According To The Balanced Reaction Below, Calculate The Quantity Of Moles Of $NO_2$ Gas That Forms When $8.50 \times 10^{-3}$ Mol Of $ N 2 O 5 N_2O_5 N 2 O 5 [/tex] Gas Completely Reacts:$[ 2 N_2O_5(g) \rightarrow 4 NO_2(g) +

Mar 12, 2025 by ADMIN 234 views

**According to the Balanced Reaction: Calculating Moles of NO2 Gas**

Introduction

Chemical reactions are a fundamental concept in chemistry, and understanding the stoichiometry of these reactions is crucial for predicting the quantities of reactants and products involved. In this article, we will focus on calculating the quantity of moles of NO2 gas that forms when a given amount of N2O5 gas completely reacts according to a balanced chemical equation.

The Balanced Reaction

The balanced chemical equation for the reaction between N2O5 and NO2 is:

${ 2 N_2O_5(g) \rightarrow 4 NO_2(g) + O_2(g) }$

This equation indicates that 2 moles of N2O5 gas react to produce 4 moles of NO2 gas and 1 mole of O2 gas.

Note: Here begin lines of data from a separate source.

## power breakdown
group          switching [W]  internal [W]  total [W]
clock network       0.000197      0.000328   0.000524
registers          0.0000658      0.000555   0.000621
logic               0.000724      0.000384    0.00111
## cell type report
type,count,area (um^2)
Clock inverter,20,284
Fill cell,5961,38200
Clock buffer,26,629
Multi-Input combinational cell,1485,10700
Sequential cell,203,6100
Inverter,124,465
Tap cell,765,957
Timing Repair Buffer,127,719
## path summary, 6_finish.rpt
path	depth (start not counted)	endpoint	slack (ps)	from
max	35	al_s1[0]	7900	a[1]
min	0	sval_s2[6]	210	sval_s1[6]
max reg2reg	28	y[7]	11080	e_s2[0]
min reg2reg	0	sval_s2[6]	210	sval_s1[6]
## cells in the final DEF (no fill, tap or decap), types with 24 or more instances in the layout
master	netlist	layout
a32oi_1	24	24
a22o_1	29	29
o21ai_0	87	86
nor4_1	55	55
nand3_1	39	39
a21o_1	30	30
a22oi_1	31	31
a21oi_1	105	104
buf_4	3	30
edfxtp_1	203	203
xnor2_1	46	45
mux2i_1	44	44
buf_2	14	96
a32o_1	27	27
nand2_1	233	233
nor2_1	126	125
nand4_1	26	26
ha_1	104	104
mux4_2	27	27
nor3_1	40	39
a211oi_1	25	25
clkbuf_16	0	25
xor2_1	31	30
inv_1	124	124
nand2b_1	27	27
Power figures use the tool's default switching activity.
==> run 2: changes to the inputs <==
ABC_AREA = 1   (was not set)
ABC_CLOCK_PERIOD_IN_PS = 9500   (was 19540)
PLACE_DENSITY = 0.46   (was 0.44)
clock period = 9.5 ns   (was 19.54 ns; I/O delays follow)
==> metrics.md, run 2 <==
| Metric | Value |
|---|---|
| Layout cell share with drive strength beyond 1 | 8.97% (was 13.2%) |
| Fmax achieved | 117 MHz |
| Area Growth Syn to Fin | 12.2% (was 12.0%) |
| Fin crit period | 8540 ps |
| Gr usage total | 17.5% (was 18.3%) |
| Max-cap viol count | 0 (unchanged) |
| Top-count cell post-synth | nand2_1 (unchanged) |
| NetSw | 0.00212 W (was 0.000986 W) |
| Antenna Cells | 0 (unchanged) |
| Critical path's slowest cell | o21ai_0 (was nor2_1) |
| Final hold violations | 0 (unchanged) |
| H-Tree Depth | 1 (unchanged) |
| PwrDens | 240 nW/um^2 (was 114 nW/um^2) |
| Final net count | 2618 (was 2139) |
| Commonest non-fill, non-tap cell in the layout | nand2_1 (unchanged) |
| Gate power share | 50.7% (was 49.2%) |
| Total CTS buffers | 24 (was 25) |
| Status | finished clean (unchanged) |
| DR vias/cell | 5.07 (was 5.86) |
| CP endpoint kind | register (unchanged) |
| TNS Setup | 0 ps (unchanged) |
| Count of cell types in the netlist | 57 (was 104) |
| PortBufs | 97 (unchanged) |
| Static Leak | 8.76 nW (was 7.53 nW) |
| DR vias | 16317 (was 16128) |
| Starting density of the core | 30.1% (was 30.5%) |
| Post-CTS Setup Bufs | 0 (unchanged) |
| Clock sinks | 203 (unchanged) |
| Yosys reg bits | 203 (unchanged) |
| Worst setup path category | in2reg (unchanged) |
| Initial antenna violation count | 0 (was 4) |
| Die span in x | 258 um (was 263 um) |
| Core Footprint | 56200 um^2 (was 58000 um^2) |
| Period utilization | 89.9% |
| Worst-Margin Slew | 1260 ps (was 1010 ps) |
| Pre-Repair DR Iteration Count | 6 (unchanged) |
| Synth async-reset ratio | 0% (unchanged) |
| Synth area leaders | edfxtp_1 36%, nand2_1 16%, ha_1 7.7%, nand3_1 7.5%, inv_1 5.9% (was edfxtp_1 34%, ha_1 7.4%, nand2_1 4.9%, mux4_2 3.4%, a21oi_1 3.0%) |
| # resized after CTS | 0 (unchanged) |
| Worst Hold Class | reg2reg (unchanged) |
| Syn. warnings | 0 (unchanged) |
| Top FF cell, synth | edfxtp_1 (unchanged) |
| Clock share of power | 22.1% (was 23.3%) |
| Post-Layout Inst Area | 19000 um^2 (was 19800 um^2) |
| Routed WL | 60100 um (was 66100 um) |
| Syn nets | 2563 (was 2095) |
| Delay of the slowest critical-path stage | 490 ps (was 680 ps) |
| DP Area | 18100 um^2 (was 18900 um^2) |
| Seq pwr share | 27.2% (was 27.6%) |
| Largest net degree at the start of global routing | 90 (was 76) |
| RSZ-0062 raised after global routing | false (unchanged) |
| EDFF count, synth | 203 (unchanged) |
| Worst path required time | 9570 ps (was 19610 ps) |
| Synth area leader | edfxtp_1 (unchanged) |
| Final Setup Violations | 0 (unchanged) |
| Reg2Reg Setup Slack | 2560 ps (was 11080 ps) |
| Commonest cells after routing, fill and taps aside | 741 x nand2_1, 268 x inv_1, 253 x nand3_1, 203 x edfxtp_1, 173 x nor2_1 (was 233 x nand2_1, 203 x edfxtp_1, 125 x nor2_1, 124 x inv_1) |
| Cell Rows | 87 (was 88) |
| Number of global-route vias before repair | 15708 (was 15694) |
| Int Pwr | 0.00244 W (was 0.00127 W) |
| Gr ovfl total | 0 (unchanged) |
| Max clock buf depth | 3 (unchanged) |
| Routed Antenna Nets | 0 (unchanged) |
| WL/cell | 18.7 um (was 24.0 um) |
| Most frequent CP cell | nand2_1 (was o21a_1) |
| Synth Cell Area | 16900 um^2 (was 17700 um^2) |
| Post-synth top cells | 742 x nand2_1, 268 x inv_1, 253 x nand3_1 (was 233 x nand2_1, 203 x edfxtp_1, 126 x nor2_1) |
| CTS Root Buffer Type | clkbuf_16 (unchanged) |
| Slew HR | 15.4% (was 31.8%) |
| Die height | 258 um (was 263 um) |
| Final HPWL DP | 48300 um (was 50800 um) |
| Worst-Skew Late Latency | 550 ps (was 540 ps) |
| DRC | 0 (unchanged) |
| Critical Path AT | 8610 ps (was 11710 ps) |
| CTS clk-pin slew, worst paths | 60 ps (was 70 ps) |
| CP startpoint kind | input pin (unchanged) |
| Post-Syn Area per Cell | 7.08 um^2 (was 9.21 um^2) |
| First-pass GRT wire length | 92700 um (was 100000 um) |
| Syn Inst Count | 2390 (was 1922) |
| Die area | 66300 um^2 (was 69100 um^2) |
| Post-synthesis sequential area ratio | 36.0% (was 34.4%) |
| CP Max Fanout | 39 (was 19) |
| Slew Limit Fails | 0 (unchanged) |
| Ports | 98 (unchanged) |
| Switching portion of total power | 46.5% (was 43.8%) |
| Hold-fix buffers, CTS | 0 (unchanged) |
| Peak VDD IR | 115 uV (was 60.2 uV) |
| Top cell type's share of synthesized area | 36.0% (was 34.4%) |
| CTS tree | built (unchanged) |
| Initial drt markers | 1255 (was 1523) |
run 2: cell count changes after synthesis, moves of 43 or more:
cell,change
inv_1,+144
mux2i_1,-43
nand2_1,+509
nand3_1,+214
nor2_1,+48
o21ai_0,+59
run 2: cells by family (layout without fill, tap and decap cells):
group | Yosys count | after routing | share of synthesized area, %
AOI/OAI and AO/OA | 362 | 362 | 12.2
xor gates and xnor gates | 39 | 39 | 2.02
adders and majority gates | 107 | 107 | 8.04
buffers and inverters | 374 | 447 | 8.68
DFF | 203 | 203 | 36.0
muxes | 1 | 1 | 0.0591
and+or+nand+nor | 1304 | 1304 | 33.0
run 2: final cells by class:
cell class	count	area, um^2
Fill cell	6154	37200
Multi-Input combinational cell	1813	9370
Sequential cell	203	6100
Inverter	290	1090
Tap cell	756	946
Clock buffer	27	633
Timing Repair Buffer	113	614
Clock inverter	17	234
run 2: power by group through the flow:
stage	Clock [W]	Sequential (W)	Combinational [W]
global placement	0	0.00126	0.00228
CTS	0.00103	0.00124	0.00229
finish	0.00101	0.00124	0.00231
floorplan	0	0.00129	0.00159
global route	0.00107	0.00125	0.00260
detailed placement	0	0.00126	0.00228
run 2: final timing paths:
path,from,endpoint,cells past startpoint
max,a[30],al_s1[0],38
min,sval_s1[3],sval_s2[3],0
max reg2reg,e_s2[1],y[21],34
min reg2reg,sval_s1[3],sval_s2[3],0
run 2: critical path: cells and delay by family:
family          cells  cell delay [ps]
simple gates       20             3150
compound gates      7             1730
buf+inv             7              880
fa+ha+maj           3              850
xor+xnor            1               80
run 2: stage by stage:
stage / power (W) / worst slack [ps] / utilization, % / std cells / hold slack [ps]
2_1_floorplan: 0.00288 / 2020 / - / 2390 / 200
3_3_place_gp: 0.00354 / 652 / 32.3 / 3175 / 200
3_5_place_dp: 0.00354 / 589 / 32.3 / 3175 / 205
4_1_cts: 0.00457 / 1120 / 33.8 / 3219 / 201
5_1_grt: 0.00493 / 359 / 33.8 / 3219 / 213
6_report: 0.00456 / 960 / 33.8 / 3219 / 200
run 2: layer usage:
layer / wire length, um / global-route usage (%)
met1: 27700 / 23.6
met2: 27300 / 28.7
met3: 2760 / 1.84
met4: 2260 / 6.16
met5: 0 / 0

Calculating Moles of NO2 Gas

To calculate the quantity of moles of NO2 gas that forms when 8.50 × 10^−3 mol of N2O5 gas completely reacts, we can use the mole ratio from the balanced equation. According to the equation, 2 moles of N2O5 produce 4 moles of NO2. Therefore, the mole ratio of N2O5 to NO2 is 2:4 or 1:2.

We can set up a proportion to calculate the quantity of moles of NO2 gas that forms:

${ \frac{2 \text{ mol N}_2O_5}{4 \text{ mol NO}_2} = \frac{8.50 \times 10^{-3} \text{ mol N}_2O_5}{x \text{ mol NO}_2} }$

Solving for x, we get:

${ x = \frac{8.50 \times 10^{-3} \text{ mol N}_2O_5 \times 4 \text{ mol NO}_2}{2 \text{ mol N}_2O_5} }$

${ x = 1.70 \times 10^{-2} \text{ mol NO}_2 }$

Therefore, 1.70 × 10^−2 mol of NO2 gas forms when 8.50 × 10^−3 mol of N2O5 gas completely reacts.

Conclusion

In conclusion, we have calculated the quantity of moles of NO2 gas that forms when a given amount of N2O5 gas completely reacts according to a balanced chemical equation. By using the mole ratio from the balanced equation, we were able to set up a proportion and solve for the quantity of moles of NO2 gas that forms. This calculation demonstrates the importance of understanding stoichiometry in chemical reactions and how it can be used to predict the quantities of reactants and products involved.

Understanding Stoichiometry

Stoichiometry is the branch of chemistry that deals with the quantitative relationships between reactants and products in chemical reactions. It is a crucial concept in chemistry, as it allows us to predict the quantities of reactants and products involved in a reaction.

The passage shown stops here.